Making Synonyms Visible in SharePoint 2013 Search Results
SharePoint 2013 Search has built-in support for thesaurus enrichment of queries.
However, synonyms are often not visible in the search results.
This post will show you how you can modify the synonym weight using the Ceres shell.
The internal workings of SharePoint 2013 Search can be controlled using the Ceres shell, a set of powershell cmdlets. Using the shell we can inspect and modify a whole lot of stuff that probably never was meant to be touched by end users. Modifying the flow configurations can potentially ruin your SharePoint installation. Comperio Search will take no responsibility for any damage caused by actions taken based on what you read in this blog .

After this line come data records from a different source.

--- src/rtl/core/salru_ram.sv ---
`default_nettype none
module salru_ram #(
  parameter int WIDTH = 8,
  parameter int DEPTH = 16,
  localparam int AW = (DEPTH > 1) ? $clog2(DEPTH) : 1
) (
  input  logic             clk,
  input  logic             we,
  input  logic [AW-1:0]    waddr,
  input  logic [WIDTH-1:0] wdata,
  input  logic [AW-1:0]    raddr,
  output logic [WIDTH-1:0] rdata
);

  logic [WIDTH-1:0] mem [DEPTH];

  // One write port, one registered read port (old data on collision)
  always_ff @(posedge clk) begin
    if (we) begin
      mem[waddr] <= wdata;
    end
    rdata <= mem[raddr];
  end

endmodule
`default_nettype wire

--- config.mk ---
export PLATFORM = sky130hd
export DESIGN_NAME = salru_ram
export DESIGN_NICKNAME = d
export VERILOG_FILES = /design/src/rtl/core/salru_ram.sv
export SDC_FILE = /design/constraint.sdc
export NUM_CORES = 1
export LEC_CHECK = 0
export BUFFER_PORTS_ARGS = -buffer_cell sky130_fd_sc_hd__buf_2
export CELL_PAD_IN_SITES_DETAIL_PLACEMENT = 1
export CELL_PAD_IN_SITES_GLOBAL_PLACEMENT = 2
export CORE_MARGIN = 3
export CORE_UTILIZATION = 45
export CTS_BUF_LIST = sky130_fd_sc_hd__clkbuf_8
export CTS_CLUSTER_DIAMETER = 150
export DETAILED_ROUTE_END_ITERATION = 7
export PLACE_DENSITY_LB_ADDON = 0.1
export SYNTH_ARGS = -nofsm -noshare
export SYNTH_HDL_FRONTEND = slang
export SYNTH_SLANG_ARGS = --single-unit
export TNS_END_PERCENT = 50
--- constraint.sdc ---
create_clock -name clk -period 1.85 [get_ports clk]
set_input_delay 0.37 -clock clk [delete_from_list [all_inputs] [get_ports clk]]
set_output_delay 0.37 -clock clk [all_outputs]
set_load 0.01 [all_outputs]
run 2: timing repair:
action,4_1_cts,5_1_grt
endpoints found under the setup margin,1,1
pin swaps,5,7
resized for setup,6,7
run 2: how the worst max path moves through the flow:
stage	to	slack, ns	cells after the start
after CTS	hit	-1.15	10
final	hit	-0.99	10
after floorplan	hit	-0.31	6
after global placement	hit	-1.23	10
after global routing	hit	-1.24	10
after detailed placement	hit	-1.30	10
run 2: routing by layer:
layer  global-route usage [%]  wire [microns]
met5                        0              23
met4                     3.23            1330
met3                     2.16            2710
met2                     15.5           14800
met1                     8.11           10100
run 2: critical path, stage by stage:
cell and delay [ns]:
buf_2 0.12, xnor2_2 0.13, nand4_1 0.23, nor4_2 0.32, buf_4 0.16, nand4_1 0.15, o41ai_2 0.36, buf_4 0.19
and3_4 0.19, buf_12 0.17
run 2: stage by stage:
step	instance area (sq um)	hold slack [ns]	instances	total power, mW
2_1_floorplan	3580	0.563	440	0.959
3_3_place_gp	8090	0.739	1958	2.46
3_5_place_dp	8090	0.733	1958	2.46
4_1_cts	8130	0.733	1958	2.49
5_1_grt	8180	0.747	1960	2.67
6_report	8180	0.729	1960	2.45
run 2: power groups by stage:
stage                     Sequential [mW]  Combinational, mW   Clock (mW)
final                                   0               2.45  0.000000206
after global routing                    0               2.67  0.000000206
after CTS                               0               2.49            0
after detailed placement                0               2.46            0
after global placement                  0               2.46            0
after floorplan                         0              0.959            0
==> src/rtl/core/stochastic_symbol_rewriter_assert.svh <==
// ============================================================================
// Stochastic symbol rewriter assertion macros
// Concurrent assertion helpers that compile away when NO_ASSERTIONS is set.
// ============================================================================
`ifndef STOCHASTIC_SYMBOL_REWRITER_ASSERT_SVH
`define STOCHASTIC_SYMBOL_REWRITER_ASSERT_SVH

`ifndef NO_ASSERTIONS

// Checks a property on every rising clock edge outside of reset.
`define SSR_ASSERT(lbl, clk, rstn, prop) \
  lbl: assert property (@(posedge clk) disable iff (!rstn) (prop)) \
    else $error("stochastic_symbol_rewriter: assertion failed");

// Checks that a condition in one cycle implies a condition in the next cycle.
`define SSR_ASSERT_NEXT(lbl, clk, rstn, ante, cons) \
  lbl: assert property (@(posedge clk) disable iff (!rstn) (ante) |=> (cons)) \
    else $error("stochastic_symbol_rewriter: assertion failed");

`else

`define SSR_ASSERT(lbl, clk, rstn, prop)
`define SSR_ASSERT_NEXT(lbl, clk, rstn, ante, cons)

`endif

`endif

==> src/rtl/core/ssr_pkg.sv <==
// ============================================================================
// Stochastic symbol rewriter package
// Shared constants, request and result types, and controller interface types.
// ============================================================================
package ssr_pkg;

  localparam int unsigned MAX_VARIATIONS = 64;
  localparam int unsigned MAX_RHS        = 32;

  localparam int unsigned SYM_W = 8;
  localparam int unsigned BND_W = 7;

  // Bounds are cumulative percentages; larger values saturate here.
  localparam logic [BND_W-1:0] BOUND_MAX = 7'd100;

  typedef enum logic [1:0] {
    OP_REWRITE = 2'd0,
    OP_BEGIN   = 2'd1,
    OP_APPEND  = 2'd2,
    OP_CLEAR   = 2'd3
  } op_e;

  typedef enum logic [1:0] {
    STS_OK          = 2'd0,
    STS_NO_COVER    = 2'd1,
    STS_TABLE_FULL  = 2'd2,
    STS_STRING_FULL = 2'd3
  } status_e;

  // Kind of a result that stands alone (one result, marked last).
  typedef enum logic [2:0] {
    RES_ACK      = 3'd0,
    RES_ECHO     = 3'd1,
    RES_NOCOVER  = 3'd2,
    RES_EMPTY    = 3'd3,
    RES_TAB_FULL = 3'd4,
    RES_STR_FULL = 3'd5
  } res_e;

  typedef struct packed {
    logic [1:0]       operation;
    logic [SYM_W-1:0] symbol;
    logic [BND_W-1:0] bound;
    logic [BND_W-1:0] draw;
    logic [SYM_W-1:0] rhs_char;
  } in_req_t;

  typedef struct packed {
    logic [SYM_W-1:0] out_symbol;
    logic             out_valid;
    logic             last;
    logic [1:0]       status;
  } out_res_t;

  // Commands from the controller to the datapath.
  typedef struct packed {
    logic clear;
    logic begin_var;
    logic append;
    logic capture;
    logic scan_run;
    logic len_rd;
    logic emit_start;
    logic emit_run;
    logic res_load;
    res_e res_kind;
  } cmd_t;

  // Status from the datapath to the controller.
  typedef struct packed {
    logic table_full;
    logic table_empty;
    logic string_full;
    logic scan_done;
    logic matched;
    logic hit;
    logic len_zero;
    logic emit_done;
    logic out_free;
  } sts_t;

endpackage
File: src/btli_div.sv
module btli_div
  import btli_pkg::*;
(
  input  logic             clk,
  input  logic             rst_n,
  input  logic             v_i,
  input  logic [DIV_N-1:0] num_i,
  input  logic [DIM_W-1:0] dvs_i,
  input  logic [SB_W-1:0]  sb_i,
  output logic             v_o,
  output logic [DIV_N-1:0] quo_o,
  output logic [DIM_W-1:0] rem_o,
  output logic [SB_W-1:0]  sb_o
);

  // restoring division, one quotient bit per stage
  logic [DIV_N-1:0] v_r;
  logic [DIV_N-1:0] num_r   [DIV_N];
  logic [DIV_N-1:0] num_nxt [DIV_N];
  logic [DIM_W-1:0] rem_r   [DIV_N];
  logic [DIM_W-1:0] rem_nxt [DIV_N];
  logic [SB_W-1:0]  sb_r    [DIV_N];
  logic [SB_W-1:0]  sb_nxt  [DIV_N];

  always_comb begin
    logic [DIV_N-1:0] pn;
    logic [DIM_W-1:0] pr;
    logic [DIM_W:0]   trial;
    for (int k = 0; k < DIV_N; k++) begin
      if (k == 0) begin
        pn = num_i;
        pr = '0;
        sb_nxt[k] = sb_i;
      end else begin
        pn = num_r[k-1];
        pr = rem_r[k-1];
        sb_nxt[k] = sb_r[k-1];
      end
      trial = {pr, pn[DIV_N-1]};
      if (trial >= {1'b0, dvs_i}) begin
        rem_nxt[k] = DIM_W'(trial - {1'b0, dvs_i});
        num_nxt[k] = {pn[DIV_N-2:0], 1'b1};
      end else begin
        rem_nxt[k] = trial[DIM_W-1:0];
        num_nxt[k] = {pn[DIV_N-2:0], 1'b0};
      end
    end
  end

  always_ff @(posedge clk) begin
    if (!rst_n) begin
      v_r <= '0;
    end else begin
      v_r <= {v_r[DIV_N-2:0], v_i};
    end
  end

  always_ff @(posedge clk) begin
    for (int k = 0; k < DIV_N; k++) begin
      num_r[k] <= num_nxt[k];
      rem_r[k] <= rem_nxt[k];
      sb_r[k]  <= sb_nxt[k];
    end
  end

  assign v_o   = v_r[DIV_N-1];
  assign quo_o = num_r[DIV_N-1];
  assign rem_o = rem_r[DIV_N-1];
  assign sb_o  = sb_r[DIV_N-1];

endmodule

File: config.mk
export PLATFORM = sky130hd
export DESIGN_NAME = btli_div
export DESIGN_NICKNAME = d
export VERILOG_FILES = /design/src/btli_pkg.sv /design/src/btli_div.sv
export SDC_FILE = /design/constraint.sdc
export NUM_CORES = 2
export LEC_CHECK = 0
export BUFFER_PORTS_ARGS = -buffer_cell sky130_fd_sc_hd__buf_2
export CAP_MARGIN = 0
export CORE_ASPECT_RATIO = 0.6
export CORE_MARGIN = 5
export CORE_UTILIZATION = 54
export DETAILED_ROUTE_END_ITERATION = 10
export GPL_ROUTABILITY_DRIVEN = 0
export HOLD_SLACK_MARGIN = 0.15
export PLACE_DENSITY_LB_ADDON = 0.15
export SLEW_MARGIN = 20
export SYNTH_ARGS = -nofsm -noshare
export SYNTH_HDL_FRONTEND = slang
export SYNTH_SLANG_ARGS = --single-unit
File: constraint.sdc
create_clock -name clk -period 3.75 [get_ports clk]
set_clock_uncertainty 0.15 [all_clocks]
set_input_delay 1.125 -clock clk [delete_from_list [all_inputs] [get_ports clk]]
set_output_delay 1.125 -clock clk [all_outputs]
set_load 0.01 [all_outputs]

The thesaurus lookup is performed at query time, and the dictionary can be set up with support for various languages. The thesaurus must be deployed as a csv file using powershell, it has columns for key, synonym, and an optional language. The “key” column can be a phrase, and so can the synonym. ie. “Go fishing” can be a synonym for “hunt for fish”. To provide several synonyms for a word, simply add it several times. To make the synonym go both ways, add a second entry with the word and synonym switching place. (See Microsoft for further details )

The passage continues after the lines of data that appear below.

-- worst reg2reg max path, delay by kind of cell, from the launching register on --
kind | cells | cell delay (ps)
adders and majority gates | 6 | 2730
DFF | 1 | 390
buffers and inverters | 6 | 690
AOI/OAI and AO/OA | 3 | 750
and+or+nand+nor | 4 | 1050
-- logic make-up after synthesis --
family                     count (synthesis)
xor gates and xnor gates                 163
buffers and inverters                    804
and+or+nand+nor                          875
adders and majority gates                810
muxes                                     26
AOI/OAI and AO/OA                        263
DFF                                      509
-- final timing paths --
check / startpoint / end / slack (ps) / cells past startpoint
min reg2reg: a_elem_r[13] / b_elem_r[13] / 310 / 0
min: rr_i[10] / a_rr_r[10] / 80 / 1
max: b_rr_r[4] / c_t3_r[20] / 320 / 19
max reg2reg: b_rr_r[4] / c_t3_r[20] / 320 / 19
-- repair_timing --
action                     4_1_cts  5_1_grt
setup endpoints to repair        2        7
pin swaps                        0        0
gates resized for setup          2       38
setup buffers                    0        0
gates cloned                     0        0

The thesaurus is simple, but it works. Or, does it really? Testing synonyms fetched from the internet on a SharePoint search index populated with US Court records crawled from theinfo.org. AKA is a common legal term synonymous with “also known as”. So let’s try that out.
Searching for “aka” yields some hundred results, searching for “also known as” yields a different set of results of roughly the same size. By adding synonyms we would expect the search results to combine the hits for both queries into one, so to speak.
So I create a thesaurus containing:
1 2 |
Key,Synonym,Language aka,also known as |
And upload it with the powershell command:
1 2 |
$searchApp = Get-SPEnterpriseSearchServiceApplication Import-SPEnterpriseSearchThesaurus -SearchApplication $searchApp -Filename \\spbox\temp\thesaurus.csv |
I wait for a few seconds, and search for “aka”.
Now, I would expect to find hits containing “also known as”. But where is it? I have to scroll and page down to the bottom of page 3 before I find it:
Why? Could the ULS logs provide any clues? Turning on verbose logging on the Search Query Processing, and search again. Now, in the ULS logs there are entries with “After thesaurus tree modification” (the indentation is mine, trying to make it look a little clearer, also abbreviated it some).
1 2 3 4 5 6 7 8 9 |
Microsoft.Office.Server.Search.Query.Pipeline.Executors.LinguisticQueryProcessingExecutor : After thesaurus tree modification: 'AndNode(FirstChild=StringNode (FirstChild=WordsNode(FirstChild=TokenNode(FirstChild=null,NextSibling=OnearNode(FirstChild=TokenNode(FirstChild=null,NextSibling=TokenNode (FirstChild=null,NextSibling=TokenNode (FirstChild=null,NextSibling=null,Length=1,Linguistics=True,Token=<strong>as</strong>,Weight=1), Length=1,Linguistics=True,Token=<strong>known</strong>,Weight=1), Length=1,Linguistics=True,Token=<strong>also</strong>,Weight=1),NextSibling=null ,ExtraTermsAllowed=0,<strong>Weight=0.2</strong>), Length=1,Linguistics=True,Token=<strong>aka</strong>,Weight=1),NextSibling=null), |
The synonyms are given a weight of 0.2. The original term has a weight of 1, theoretically that means the synonym has 20% percent weight of the original term. Perhaps we could make the synonyms show up by increasing the weight. So, how can we do that? Apparently, there is no way. Not unless we open up the magic box of the Ceres shell.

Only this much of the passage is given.